Teaching and coaching proper talents is key to this. Snelling believes that coaches and trainers have moved away from raw coaching and need to get back to basics.  It is about addressing certain areas and learning how people learn to move.

Some people use vision, while others use feeling. Depending on the situation coaches can help kids and athletes learn through visual feedback or a more hands-on approach.

Modern technology can play its part too. These days almost everyone has access to video, whether is it through smart-phones, iPads or other devices. These can be used to tape amateur and sub-elite sportspeople and allow feedback to be given very quickly.

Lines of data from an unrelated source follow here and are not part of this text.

File: src/rtl/mipi_bank_arb_pkg.sv
// Shared constants, state encoding and helpers for the MIPI bank arbiter.
package mipi_bank_arb_pkg;

    localparam int MIPI_BANK_NBIT     = 2;
    localparam int MIPI_NREQ          = 4;
    localparam int MIPI_ARB_TO_CYCLES = 50000;

    typedef enum logic [1:0] {
        ARB_IDLE    = 2'd0,
        ARB_ISSUE   = 2'd1,
        ARB_RUN     = 2'd2,
        ARB_RELEASE = 2'd3
    } arb_state_e;

    function automatic logic [MIPI_NREQ-1:0] bank_onehot(input logic [MIPI_BANK_NBIT-1:0] bank);
        return MIPI_NREQ'(1) << bank;
    endfunction

endpackage

File: src/rtl/mipi_rr_pick.sv
// Combinational 4-way round-robin picker: first asserted request at or after ptr.
module mipi_rr_pick
    import mipi_bank_arb_pkg::*;
(
    input  logic [MIPI_NREQ-1:0]      req,
    input  logic [MIPI_BANK_NBIT-1:0] ptr,
    output logic                      vld,
    output logic [MIPI_BANK_NBIT-1:0] idx
);

    // Walk from the farthest candidate back to ptr so the nearest one wins.
    always_comb begin
        vld = |req;
        idx = ptr;
        for (int i = MIPI_NREQ - 1; i >= 0; i--) begin
            if (req[ptr + MIPI_BANK_NBIT'(i)]) begin
                idx = ptr + MIPI_BANK_NBIT'(i);
            end
        end
    end

endmodule

File: src/rtl/mipi_bank_arb.sv
// Round-robin arbiter/sequencer sharing the MIPI serial engine among four bank requesters.
module mipi_bank_arb
    import mipi_bank_arb_pkg::*;
#(
    parameter int CMD_NBIT  = 16,
    parameter int TO_NBIT   = 16,
    parameter int TO_CYCLES = MIPI_ARB_TO_CYCLES
) (
    input  logic                          clk,
    input  logic                          rst_n,
    input  logic [MIPI_NREQ-1:0]          req,
    input  logic [MIPI_NREQ*CMD_NBIT-1:0] req_cmd,
    output logic [MIPI_NREQ-1:0]          gnt,
    output logic [MIPI_NREQ-1:0]          done,
    output logic [MIPI_NREQ-1:0]          err,
    output logic                          eng_start,
    output logic [CMD_NBIT-1:0]           eng_cmd,
    output logic [MIPI_BANK_NBIT-1:0]     eng_bank,
    input  logic                          eng_done,
    output logic                          eng_abort,
    output logic                          busy
);

    localparam logic [TO_NBIT-1:0] TO_LAST = TO_NBIT'(TO_CYCLES - 1);

    arb_state_e                state;
    logic [MIPI_BANK_NBIT-1:0] ptr;
    logic [TO_NBIT-1:0]        to_cnt;
    logic                      pick_vld;
    logic [MIPI_BANK_NBIT-1:0] pick_idx;

    mipi_rr_pick u_pick (
        .req (req),
        .ptr (ptr),
        .vld (pick_vld),
        .idx (pick_idx)
    );

    // Abort is gated by eng_done in the same cycle so a completion on the timeout cycle wins.
    assign eng_abort = (state == ARB_RUN) && (to_cnt == TO_LAST) && !eng_done;

    always_ff @(posedge clk or negedge rst_n) begin
        if (!rst_n) begin
            state     <= ARB_IDLE;
            ptr       <= '0;
            to_cnt    <= '0;
            gnt       <= '0;
            done      <= '0;
            err       <= '0;
            eng_start <= 1'b0;
            eng_cmd   <= '0;
            eng_bank  <= '0;
            busy      <= 1'b0;
        end else begin
            case (state)
                ARB_IDLE: begin
                    if (pick_vld) begin
                        gnt       <= bank_onehot(pick_idx);
                        eng_cmd   <= req_cmd[int'(pick_idx)*CMD_NBIT +: CMD_NBIT];
                        eng_bank  <= pick_idx;
                        eng_start <= 1'b1;
                        busy      <= 1'b1;
                        state     <= ARB_ISSUE;
                    end
                end
                ARB_ISSUE: begin
                    eng_start <= 1'b0;
                    to_cnt    <= '0;
                    state     <= ARB_RUN;
                end
                ARB_RUN: begin
                    to_cnt <= to_cnt + 1'b1;
                    if (eng_done) begin
                        done  <= bank_onehot(eng_bank);
                        state <= ARB_RELEASE;
                    end else if (to_cnt == TO_LAST) begin
                        err   <= bank_onehot(eng_bank);
                        state <= ARB_RELEASE;
                    end
                end
                ARB_RELEASE: begin
                    done  <= '0;
                    err   <= '0;
                    gnt   <= '0;
                    busy  <= 1'b0;
                    ptr   <= eng_bank + 2'd1;
                    state <= ARB_IDLE;
                end
                default: state <= ARB_IDLE;
            endcase
        end
    end

endmodule

File: config.mk
export PLATFORM = sky130hd
export DESIGN_NAME = mipi_bank_arb
export DESIGN_NICKNAME = d
export VERILOG_FILES = /design/src/rtl/mipi_bank_arb_pkg.sv /design/src/rtl/mipi_rr_pick.sv /design/src/rtl/mipi_bank_arb.sv
export SDC_FILE = /design/constraint.sdc
export NUM_CORES = 1
export LEC_CHECK = 0
export CORE_AREA = 8 8 96 98
export DETAILED_ROUTE_END_ITERATION = 10
export DIE_AREA = 0 0 104 106
export HOLD_SLACK_MARGIN = 0.15
export MAX_ROUTING_LAYER = met4
export PLACE_DENSITY = 0.75
export SETUP_SLACK_MARGIN = 0.02
export SLEW_MARGIN = 0
export SYNTH_ARGS = -nofsm -noshare
export SYNTH_HDL_FRONTEND = slang
export SYNTH_SLANG_ARGS = --single-unit
export TNS_END_PERCENT = 5
File: constraint.sdc
create_clock -name clk -period 1.9 [get_ports clk]
set_input_delay 0.19 -clock clk [delete_from_list [all_inputs] [get_ports clk]]
set_output_delay 0.19 -clock clk [all_outputs]
set_load 0.1 [all_outputs]
; ---- Word-level counts from Yosys, hierarchy flattened
; Cells that the tools add are included.
; Widths: inputs -> output; s select.
[word_totals]
elab_cells = 73
regBits = 52
inputBits = 71
[classes]
n_reduce_logical = 15
shift = 3
mux = 27
n_eq_ne = 9
n_lt_le_gt_ge = 4
addsub = 5
[op_table]
columns = operator, count
row1 = $shiftx 64x7->16, 1
row2 = $pmux 16 s2, 1
row3 = $pmux 4 s2, 3
row4 = $add 16x1->16 const B, 1
row5 = $eq 16x16->1 const B, 1
row6 = $mux 4, 4
row7 = $mux 2, 7
row8 = $lt 2x3->1 const B, 4
row9 = $reduce_and 2->1, 5
row10 = $bmux 1 s2, 4
row11 = $pmux 2 s4, 1
row12 = $reduce_bool 2->1, 4
row13 = $shl 1x2->4 const A, 2
row14 = $ne 2x2->1 const B, 3
row15 = $mux 1, 5
row16 = $add 2x1->2 const B, 2
row17 = $add 2x2->2 const B, 2
row18 = $eq 2x2->1 const B, 2
row19 = $pmux 1 s2, 2
row20 = $reduce_or 4->1, 1
row21 = $ne 3x2->1 const B, 1
row22 = $reduce_and 3->1, 1
row23 = $eq 2x1->1 const B, 1
row24 = $logic_and 1x1->1, 2
row25 = 3 further kinds, 3

; ---- Depth between registers and ports, before layout
[depth]
word_depth = 10
mapped_depth = 8
mapped_depth_nobuf = 7

; ---- Modules after synthesis
; From an unflattened synthesis, not the netlist that was laid out.
[unflattened]
cells_unflattened = 258
area_unflattened_um2 = 2917.8
[modules_own_cells]
columns = mod, cells_each, n_inst, area_per_inst_um2
row1 = mipi_bank_arb, 242, 1, 2817.7
row2 = mipi_rr_pick, 16, 1, 100.1

; ---- Worst setup path after synthesis
; Ideal clock, no wire load.
[synth_path]
kind = register to register
from = reg to_cnt[10]
to = reg err[0]
setup_time_ns = 0.136
stages_incl_launch_ff = 6
t_required_ns = 1.764
synth_period_minus_slack_ns = 2.850
n_path_buf = 0
arrival_ns = 2.714
setup_slack_ns = -0.950
path_cell_list = dfrtp_1 nor4b_1 nand4_1 nor3_2 mux2i_1 o21ai_0
[synth_between]
elab_chain_cells = 3
[synth_rtl]
columns = item, line
row1 = start: declaration, mipi_bank_arb.sv:28  ; logic [TO_NBIT-1:0] to_cnt;
row2 = start signal: assignment, mipi_bank_arb.sv:72  ; to_cnt <= to_cnt + 1'b1;
row3 = $eq 16x16->1, mipi_bank_arb.sv:76  ; end else if (to_cnt == TO_LAST) begin
row4 = $ne 2x1->1 (no source line), -
row5 = $reduce_and 3->1 (no source line), -
row6 = end signal: assignment, mipi_bank_arb.sv:77  ; err <= bank_onehot(eng_bank);
row7 = end: declaration, mipi_bank_arb.sv:15  ; output logic [MIPI_NREQ-1:0] err,
; No other way between the ends.
; A chain may end at the register's enable or synchronous reset.

; ---- Final worst setup path
[layout_path]
from = reg state[1]
to = reg eng_cmd[2]
[layout_between]
elab_chain_cells = 2
[layout_rtl]
columns = item, line
row1 = start: declaration, mipi_bank_arb.sv:26  ; arb_state_e state;
row2 = start signal: assignment, mipi_bank_arb.sv:44  ; state <= ARB_IDLE;
row3 = start signal: assignment, mipi_bank_arb.sv:63  ; state <= ARB_ISSUE;
row4 = start signal: assignment, mipi_bank_arb.sv:69  ; state <= ARB_RUN;
row5 = $logic_not 2->1, mipi_bank_arb.sv:55  ; case (state)
row6 = $reduce_and 2->1 (no source line), -
row7 = end signal: assignment, mipi_bank_arb.sv:59  ; eng_cmd <= req_cmd[int'(pick_idx)*CMD_NBIT +: CMD_NBIT];
row8 = end: declaration, mipi_bank_arb.sv:17  ; output logic [CMD_NBIT-1:0] eng_cmd,
; No other way between the ends.

==> impl_metrics.env <==
export IMPL_crit_path_start="state[1]"
export IMPL_portBuffers=103
export IMPL_finalCriticalPeriod_ns=1.90
export IMPL_synthFlopType="dfrtp_1"
export IMPL_post_route_util_pct=59.0
export IMPL_powerDensity_nw_per_um2=1580
export IMPL_vias_per_cell=5.34
export IMPL_layout_drive_gt1_share_pct=25.2
export IMPL_grt_pass1_wl_um=15400
export IMPL_dr_first_iter_drc_count=89
export IMPL_clk_latency_ns=0.30
export IMPL_crit_fanout=17
export IMPL_tightestPinTransition_ns=0.658
export IMPL_cp_endpoint="eng_cmd[2]"
export IMPL_finalWorstSetupSlack_ns=-0.00337
export IMPL_gr_total_overflow=0
export IMPL_grt_setup_unrepaired="yes"
export IMPL_synth_edf_count=0
export IMPL_num_antenna_cells=0
export IMPL_maxCapViolCount=0
export IMPL_power_leakage_nw=1.99
export IMPL_cts_root_buf="clkbuf_8"
export IMPL_worstRegToRegCells=7
export IMPL_tritoncts="yes"
export IMPL_wire_per_inst_um=16.7
export IMPL_status="finished, violations left"
export IMPL_worst_setup_path_type="reg -> reg"
export IMPL_critPathCaptureType="flop"
export IMPL_crit_reg2reg_launch="state[1]"
export IMPL_clk_pin_slew_ns=0.10
export IMPL_routed_wl_um=9290
export IMPL_cp_data_required_time_ns=2.06
export IMPL_max_slew_margin_pct=56.1
export IMPL_synth_seq_cells=52
export IMPL_reg2reg_to="eng_cmd[2]"
export IMPL_final_common_cell="clkdlybuf4s50_1"
export IMPL_cts_buffers=5
export IMPL_finalCritPeriodShare_pct=100
export IMPL_h_tree_depth=2
export IMPL_hpwl_um=7080
export IMPL_grt_busiest_layer="met2"
export IMPL_die_x_um=104
export IMPL_ant_nets=0
export IMPL_fmax_mhz=525
export IMPL_first_pass_iters=4
export IMPL_grt_pass1_vias=3254
export IMPL_ir_worst_vdd_mv=1.45
export IMPL_rows=33
export IMPL_hold_violations=0
export IMPL_cts_buffer_depth=2
export IMPL_syn_avg_cell_area_um2=9.75
export IMPL_hold_class="reg -> reg"
export IMPL_grt_max_degree=53
export IMPL_cts_sinks=52
export IMPL_syn_area_um2=3140
export IMPL_core_area_um2=7850
export IMPL_crit_arrival_ns=2.07
export IMPL_syn_num_nets=403
export IMPL_regToRegSetupSlack_ns=-0.003
export IMPL_yosysWarnings=0
export IMPL_antenna_found_initial=0
export IMPL_synthArstFlopShare_pct=100
export IMPL_final_cell_mix="68 x clkdlybuf4s50_1, 65 x buf_4, 52 x dfrtp_1"
export IMPL_area_growth_pct=47.4
export IMPL_finalClockSkew_ns=0.00688
export IMPL_yosys_area_top_type="dfrtp_1"
export IMPL_track_usage_pct=17.4
export IMPL_synth_top_area_share_pct=41.5
export IMPL_slew_viol_final=0
export IMPL_fin_tns_setup_ns=-0.00337
export IMPL_synthCells=322
export IMPL_drc=0
export IMPL_failed_checks="negative setup slack"
export IMPL_use_met1_pct=19.9
export IMPL_nNetsFinal=532
export IMPL_start_util_pct=40.0
export IMPL_met2_usage_pct=29.0
export IMPL_worstSetupStartpointType="flop"
export IMPL_setup_viol=1
export IMPL_ios=104
export IMPL_synth_area_leaders="dfrtp_1 41%, a211oi_1 7.9%, mux2i_1 6.4%, a211oi_2 6.0%, nand2_1 4.1%"
export IMPL_ys_seq_area_share_pct=41.5
export IMPL_synth_distinct_cells=46
export IMPL_grt_util_met3_pct=5.02
export IMPL_place_congestion=0.798
export IMPL_die_h_um=106
export IMPL_route_vias_total=2976
export IMPL_dieArea_um2=11000
area by class of cell:
class,instances,area (µm²)
clock inverter,2,35.0
clock buffer,6,72.6
inverter,13,48.8
fill,706,3220
tap,105,131
multi-input combinational,238,1750
sequential,52,1300
timing repair buffer,141,1290
cell families (layout without fill, tap and decap cells):
group | count (synthesis) | count (layout) | share of synthesized area, %
flops | 52 | 52 | 41.5
mux | 20 | 20 | 6.38
buf+inv | 32 | 162 | 5.42
simple gates | 105 | 105 | 16.2
xor+xnor | 10 | 10 | 2.79
fa+ha+maj | 10 | 10 | 3.99
compound gates | 93 | 93 | 23.8
report_power, final:
part	leakage (nW)	internal, mW	switching [mW]
clock network	0.0552	0.392	0.369
logic	1.28	1.45	3.43
registers	0.659	1.44	0.241
total	1.99	3.28	4.04
stage by stage:
stage	total power, mW	hold WS, ns	cells	area (µm²)	setup WS (ns)
final	7.32	0.501	557	4630	-0.00337
after global routing	7.71	0.526	557	4630	-0.0602
after CTS	7.34	0.504	557	4600	-0.0395
after detailed placement	6.54	0.358	540	4380	-0.360
after global placement	6.45	0.347	540	4380	-0.229
after floorplan	5.17	-0.106	322	3150	-0.468
metal layers:
layer | share of wire (%) | wire length (µm) | vias to the layer above
met2 | 49 | 4590 | 95
met4 | 1.3 | 123 | 0
met5 | 0 | 0 | -
li1 | - | - | 1434
met3 | 5.9 | 544 | 9
met1 | 43 | 4030 | 1438
worst max-delay path: stages, from the launching register on:
cell	delay [ns]
dfrtp_1	0.41
inv_1	0.09
ha_2	0.21
or2b_2	0.36
a21o_1	0.20
buf_12	0.16
a211oi_1	0.22
a211oi_1	0.10
worst min-delay path by stage:
stage                           start     endpoint  slack [ns]  cells after the start
after global placement          rst_n   to_cnt[10]        0.35                      2
final                            busy         busy        0.50                      1
after global routing      req_cmd[26]  eng_cmd[10]        0.53                      3
after CTS                        busy         busy        0.50                      1
after detailed placement        rst_n   to_cnt[11]        0.36                      2
after floorplan                 rst_n         busy       -0.11                      0
timing repair:
| action | CTS | global route |
|---|---|---|
| hold endpoints to repair | 52 | 0 |
| pin swaps | 4 | 3 |
| buffers inserted | 8 | 0 |
| endpoints found under the setup margin | 17 | 25 |
| gates resized for setup | 9 | 6 |
| cloned | 0 | 0 |
| hold buffers | 1 | 0 |
flip-flops by register name (all words and copies together), names as in the netlist:
name       count
ptr            2
eng_cmd       16
state          2
gnt            4
busy           1
done           4
eng_start      1
to_cnt        16
err            4
eng_bank       2
cell usage after synthesis (all sizes together), types with 2 or more instances:
| cell type | n |
|---|---|
| a211oi | 48 |
| a21o | 2 |
| a21oi | 5 |
| a22o | 8 |
| and3 | 3 |
| buf | 9 |
| clkbuf | 10 |
| dfrtp | 52 |
| ha | 10 |
| inv | 12 |
| mux2i | 20 |
| nand2 | 34 |
| nand3 | 5 |
| nand4 | 6 |
| nor2 | 35 |
| nor2b | 6 |
| nor3 | 3 |
| nor4 | 2 |
| o211ai | 4 |
| o21ai | 18 |
| or3 | 2 |
| xor2 | 9 |
Note: power is estimated with default switching activity, not from simulation.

As well as focusing on prevention, autogenic muscle inhibition, where the receptors in the knee have been damaged, is another key component in the battle against ACL injuries. This inhibition causes a change in the pathway back to the brain leading to a quadriceps weakness. This “weakness” can be present in the knee for up to 2/3 or 4 years while others often never get it back.

Voluntary exercise can help in this instance however neuromuscular exercises can also aid with the recovery to make sure that when the sportsperson is ready to return to the field of play their strength is back.

Research is key to the prevention of ACL injuries. For instance, studies have shown that dancers and ice skater have low incidents of ACL injuries. This is due to a lack of unanticipated movements, everything is pre-planned and choreographed.

However, in the various codes of football, there are a lot of unanticipated movements. The only way you can protect and prevent is by exposing the player to as many of those movements as possible and that feeds into the situation where for an unanticipated they have the right foot placement to minimise injury.